Polochic-alternative_Larger.jpg

It takes about six hours to reach the Polochic Valley of Guatemala from Guatemala City, if you’re lucky. The journey starts on a series of highways, which recently have been obstructed by road blocks sometimes causing 5-hour delays. The paved roads lead to dirt roads, snaking through the highlands of northern Guatemala, into Alta Verapaz. In the last few hours of the drive, solid half hour spans between evidence of community settlements – small groups of thatched house roofs where indigenous Q’eqchi Maya families have settled for years, living off the fruits of the land earned through hard, exposed farm work

Arriving at the Polochic Valley, in southeastern Alta Verapaz, new visitors are greeted with surprising heat. The valley is known for its fantastically hot micro climate – ideal for achieving consistent and high fermentation rates, even for the relatively small volumes of cacao that the farmers here produce, which historically has been used for ceremonial offerings and until 2016 was reserved for home-use in traditional cacao beverages.

Though they are new to the international export of cacao, farmer families in the Polochic Valley are experienced in commercialization of other crops. In 2003, farmers here organized into an association: The Association of Organic Producers for Integrated Development of the Polochic, or APODIP. After founding, they began producing and exporting organic certified coffee to buyers in New Zealand and Europe, and then added honey to their portfolio. In 2016, working closely with Cacao Verapaz (Uncommon Cacao’s Guatemala branch), they quickly picked up the art of collecting, fermenting, drying and sorting cacao. They built a fermentation house with four large cascading wooden boxes, completely surrounding by transparent plastic walls and ceilings. The effect is greenhouse-like and the space maintains consistently high temperatures even through nights when ambient temperatures drop.

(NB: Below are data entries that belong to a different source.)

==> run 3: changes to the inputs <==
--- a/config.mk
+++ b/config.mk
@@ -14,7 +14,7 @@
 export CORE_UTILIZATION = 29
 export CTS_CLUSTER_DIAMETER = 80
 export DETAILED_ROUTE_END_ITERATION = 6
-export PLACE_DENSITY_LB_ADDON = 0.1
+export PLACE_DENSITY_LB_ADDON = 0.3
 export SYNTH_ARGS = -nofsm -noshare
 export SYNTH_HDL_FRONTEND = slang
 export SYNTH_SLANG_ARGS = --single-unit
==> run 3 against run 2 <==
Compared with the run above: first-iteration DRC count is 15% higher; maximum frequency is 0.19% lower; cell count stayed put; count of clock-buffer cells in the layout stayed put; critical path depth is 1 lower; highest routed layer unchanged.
[src/rtl/gcd_pkg.sv]
// Shared types, constants and elaboration-time helpers for the great circle distance block.
// Depends on nothing; used by every cell and by the top level.
package gcd_pkg;

    // CORDIC word width, Q48 angles and coordinates with sign headroom
    localparam int CW = 52;
    // Square root: 62-bit radicand, 31-bit root
    localparam int SQ_STEPS = 31;
    localparam int SQ_RAD_W = 2 * SQ_STEPS;

    localparam logic [63:0] PI_Q48       = 64'h0003_243F_6A88_85A3;
    localparam logic [63:0] TWO_PI_Q48   = PI_Q48 << 1;
    localparam logic [63:0] HALF_PI_Q48  = PI_Q48 >> 1;
    localparam logic [63:0] GAIN_INV_Q48 = 64'h9B74_EDA8 << 16;
    localparam logic [63:0] D2R_Q36      = PI_Q48 / 64'd737280;
    localparam logic [63:0] ONE_Q30      = 64'd1 << 30;
    localparam logic [63:0] PI_Q30       = PI_Q48 >> 18;

    typedef struct packed {
        logic signed [CW-1:0] x;
        logic signed [CW-1:0] y;
        logic signed [CW-1:0] z;
        logic                 flag;
    } cordic_t;

    typedef struct packed {
        logic [SQ_RAD_W-1:0] rad;
        logic [SQ_STEPS+1:0] rem;
        logic [SQ_STEPS-1:0] root;
    } sqrt_t;

    // Bit-serial long division of a constant by a small constant divisor
    function automatic logic [63:0] div_small(input logic [63:0] num, input logic [7:0] den);
        logic [63:0] q;
        logic [8:0]  rem;
        q   = '0;
        rem = '0;
        for (int b = 63; b >= 0; b--) begin
            rem = {rem[7:0], num[b]};
            if (rem >= {1'b0, den}) begin
                rem  = rem - {1'b0, den};
                q[b] = 1'b1;
            end
        end
        return q;
    endfunction

    // atan(2^-i) in Q48: series in Q60 with truncated terms, rounded to Q48
    function automatic logic [63:0] atan_q48(input int i);
        logic [63:0] sum;
        logic [63:0] term;
        int          k;
        sum = '0;
        k   = 0;
        if (i == 0) begin
            return PI_Q48 >> 2;
        end
        while (i * (2 * k + 1) <= 60) begin
            term = div_small(64'd1 << (60 - i * (2 * k + 1)), 8'(2 * k + 1));
            if (k % 2 == 1) begin
                sum = sum - term;
            end
            else begin
                sum = sum + term;
            end
            k = k + 1;
        end
        return (sum + 64'd2048) >> 12;
    endfunction

endpackage

[src/rtl/gcd_cordic_cell.sv]
// One CORDIC micro-rotation, rotation mode (sign of z) or vectoring mode (sign of y).
// Depends on gcd_pkg for the word type and the arctangent constants.
module gcd_cordic_cell #(
    parameter int IDX    = 0,
    parameter bit VECTOR = 1'b0
) (
    input  logic             clk,
    input  gcd_pkg::cordic_t d_in,
    output gcd_pkg::cordic_t d_out
);

    localparam logic signed [gcd_pkg::CW-1:0] ANG = gcd_pkg::CW'(gcd_pkg::atan_q48(IDX));

    gcd_pkg::cordic_t q_reg;
    gcd_pkg::cordic_t q_next;
    logic signed [gcd_pkg::CW-1:0] dx;
    logic signed [gcd_pkg::CW-1:0] dy;
    logic sigma;

    // Rotate toward zero angle (rotation) or toward the x axis (vectoring)
    always_comb
    begin
        dx     = d_in.y >>> IDX;
        dy     = d_in.x >>> IDX;
        sigma  = VECTOR ? d_in.y[gcd_pkg::CW-1] : ~d_in.z[gcd_pkg::CW-1];
        q_next = d_in;
        if (sigma)
        begin
            q_next.x = d_in.x - dx;
            q_next.y = d_in.y + dy;
            q_next.z = d_in.z - ANG;
        end
        else
        begin
            q_next.x = d_in.x + dx;
            q_next.y = d_in.y - dy;
            q_next.z = d_in.z + ANG;
        end
    end

    always_ff @(posedge clk)
    begin
        q_reg <= q_next;
    end

    assign d_out = q_reg;

endmodule

[config.mk]
export PLATFORM = sky130hd
export DESIGN_NAME = gcd_cordic_cell
export DESIGN_NICKNAME = d
export VERILOG_FILES = /design/src/rtl/gcd_pkg.sv /design/src/rtl/gcd_cordic_cell.sv
export SDC_FILE = /design/constraint.sdc
export NUM_CORES = 1
export LEC_CHECK = 0
export BUFFER_PORTS_ARGS = -buffer_cell sky130_fd_sc_hd__buf_2
export CAP_MARGIN = 20
export CORE_AREA = 3 3 210 212
export CTS_CLUSTER_DIAMETER = 100
export CTS_CLUSTER_SIZE = 25
export DETAILED_ROUTE_END_ITERATION = 12
export DIE_AREA = 0 0 213 215
export GPL_TIMING_DRIVEN = 0
export HOLD_SLACK_MARGIN = 0.08
export PLACE_DENSITY = 0.56
export SYNTH_ARGS = -nofsm -noshare
export SYNTH_HDL_FRONTEND = slang
export SYNTH_SLANG_ARGS = --single-unit
[constraint.sdc]
create_clock -name clk -period 8.7 [get_ports clk]
set_input_delay 0.435 -clock clk [delete_from_list [all_inputs] [get_ports clk]]
set_output_delay 0.435 -clock clk [all_outputs]
set_load 0.01 [all_outputs]
==> metrics <==
hold depth=2; clk sinks=156; CTS Hold Bufs=4; Initial DRC Count=1508; port bufs=314; H-tree depth=4; final hold viol count=0; Min-Delay Startpoint=d_in[4]; PostCTS Resize Cnt=0; Die H=215 um; actual slew at the worst max-slew pin=approximately 1.2 ns; FF+latch area=around 0.0031 sq mm; Cell Area, Placed=0.0171 sq mm; Filler cells=approximately 4.5k; root buffer cell=clkbuf_16; largest net degree at the start of global routing=32; P_leak=8.32 nW; final wirelength=61600 um; Fin Setup TNS=0 ns; initial antenna violation count=3; gr usage total=0.260; slew margin rel.=0.217; fmax=between 200 and 250 MHz; Final Slew Violations=0; ys async rst share=0; Pwr per Cell Area=170 mW/mm^2; clock transition at the registers of the reported paths=0.07 ns; Initial Util=0.351; area of the core=0.0421 sq mm; Tcrit/Tclk final=0.569; total power draw=3.00 mW; Setup crit end=d_out[51]; area of the multi-input gates=~0.011 sq mm; Arr. time, crit path=5.30 ns; layout cell share with drive strength beyond 1=0.174; cells along the critical path=buf_2 -> clkinv_1 -> clkbuf_2 -> buf_12 -> ha_1 -> a21oi_1 -> nand2_1 -> nor4_1 -> o221ai_1 -> a31oi_2 -> o41ai_2 -> a31o_2 -> a31o_2 -> a221oi_2 -> o21ai_1 -> xor2_1; max-cap viol count=0; CP Data Required Time=9.05 ns; critical path depth in cells=16; Post-Syn Area=0.0148 sq mm; ys flop type=dfxtp_1; vias per cell=5.60; vias in the first global route=15.6k; critical path's top delay family=compound AO/OA/AOI/OAI gates; slowest CP cell=buf_2; first-pass GRT wire length=between 90000 and 100000 um; commonest non-fill, non-tap cell in the layout=buf_2; DRC=0; RSZ-0062 raised after global routing=no; Crit Path Max Fanout=31; P&R area growth vs syn=19.4%; dpl hpwl=50000 um; Critical Path Start=d_in[52]; Hold Crit Class=primary input to flip-flop; Setup crit end kind=flip-flop; NumNets Final=2649; Pre-antenna DRT Iters=5; Max stage delay on crit path=0.54 ns; Final Instance Area=approximately 0.018 sq mm; antenna cells=0; # rows=75; Syn Area/Cell=~7.6 sq um; post-route minimum period=4.95 ns; die area=0.0458 sq mm; final core area utilization=0.419; WP buf/inv=4; sequential element share of the synthesized area=0.211; Routed WL per cell=21.7 um; library cells used by synthesis=between 70 and 80; post-route ant nets=0; VDD IR max=168 uV; crit start category=primary input; max reg flops=156; GPL Wtd Cong=0.991; most frequent cells in the layout=buf_2 (324), a21oi_1 (285), ha_1 (200), nor2_1 (165), inv_1 (163); synth warn=0; WS Path Type=primary input to flip-flop; post-CTS setup buffers=0; Synth Register Bits=156; I/O Pins=315; Synth Net Count=2311; routed vias=~16k; width of the die=roughly 210 um; aggregate global routing overflow=0; EDFF count, synth=0; Post-Syn Instances=between 1.5k and 2k; final setup violation count=0; total CTS buffers=17; CTS tree=yes; status=finished clean; CTS max path bufs=2; CP most frequent cell=a31o_2
==> synth_stat cells (all sizes together), types with 28 or more instances <==
cell type / n / area share
a21oi: 289 / 0.099
ha: 200 / 0.17
inv: 171 / 0.044
nor2: 165 / 0.042
dfxtp: 156 / 0.21
xnor2: 123 / 0.073
o21ai: 120 / 0.041
nand2: 102 / 0.026
a21o: 59 / 0.030
clkbuf: 55 / 0.014
o21bai: 50 / 0.025
nand3: 37 / 0.013
o31ai: 34 / 0.018
nand4: 32 / 0.014
nor3: 31 / 0.010
buf: 28 / 0.0092
mux2i: 28 / 0.019
==> final cells by class <==
cell class | instances | share of cell area
well taps | 539 | 0.0382
clock buffers | 17 | 0.0241
flip-flops and latches | 156 | 0.177
inverters | 178 | 0.0380
clock inverters | 15 | 0.00779
repair buffers | 319 | 0.0924
multi-input cells | 1532 | 0.603
plain buffers | 83 | 0.0195
==> kinds of logic after synthesis <==
logic type | after synthesis | synth area share
buffers and inverters | 261 | 0.0685
adders and majority gates | 204 | 0.175
and+or+nand+nor | 460 | 0.145
muxes | 28 | 0.0189
AOI/OAI and AO/OA | 696 | 0.297
xor gates and xnor gates | 144 | 0.0852
DFF | 156 | 0.211
==> worst min-delay path by stage <==
stage | slack [ns] | endpoint
2_1_floorplan | 0.46 | d_out[0]
3_3_place_gp | 0.54 | d_out[1]
3_5_place_dp | 0.54 | d_out[2]
4_1_cts | 0.12 | d_out[4]
5_1_grt | 0.16 | d_out[4]
6_report | 0.18 | d_out[4]
==> through the flow <==
| stage | std cells | worst slack, ns | hold WS, ns |
|---|---|---|---|
| finish | 2839 | 3.75 | 0.182 |
| global route | 2839 | 3.45 | 0.158 |
| CTS | 2839 | 3.86 | 0.119 |
| detailed placement | 2803 | 3.33 | 0.542 |
| global placement | 2802 | 2.27 | 0.537 |
| floorplan | 1949 | 4.51 | 0.463 |
==> power breakdown <==
part | leakage (nW) | switching [mW] | internal, mW | total (mW)
Combinational | 6.73 | 0.846 | 0.488 | 1.33
Sequential | 1.32 | 0.0441 | 0.883 | 0.927
Clock | 0.270 | 0.341 | 0.397 | 0.738
Total | 8.32 | 1.23 | 1.77 | 3.00
==> routing by layer <==
metal / up-vias / global-route usage / wire, um
li1: 7580 / - / -
met1: 7467 / 0.337 / 26700
met2: 734 / 0.427 / 28100
met3: 121 / 0.0554 / 4660
met4: 6 / 0.0929 / 2090
met5: - / 0 / 39
(Power assumes the default switching activity.)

The beans not only benefit from uniquely hot fermentation conditions; there is also something about the genetics. Though they haven’t yet been scientifically studied, the cacao pods in this region tend to be smaller, yellow pods and the beans are also on the smaller side.

Fermenting+beans+copy.jpg

Together, the small bean size and particularly hot environment surrounding the fermentation facility have resulted in a deeply fermented cacao. The flavor is deliciously chocolatey and nutty, with an intrinsic sweetness. Don’t take our word for it -- the proof is the chocolate bar! Palette de Bine and Fresco Chocolate each have their own fantastic renditions -- Palette de Bine’s was internationally recognized with a Silver International Chocolate Award in 2017.

The APODIP cacao farmers span 35 small communities across the Polochic Valley. With their dispersed settlements, they collectively support and manage the protection of the neighboring forest reserve – La Reserva de Biosfera Sierra de las Minas – 2,400 square kilometers crossing between 150 and 3,000 meters in altitude. The Reserva, has jade and marble mineral deposits, and is source of 63 rivers. People in this area also believe that there are mystical creatures in the mountains called Chol-quink that are half-man, half-animal.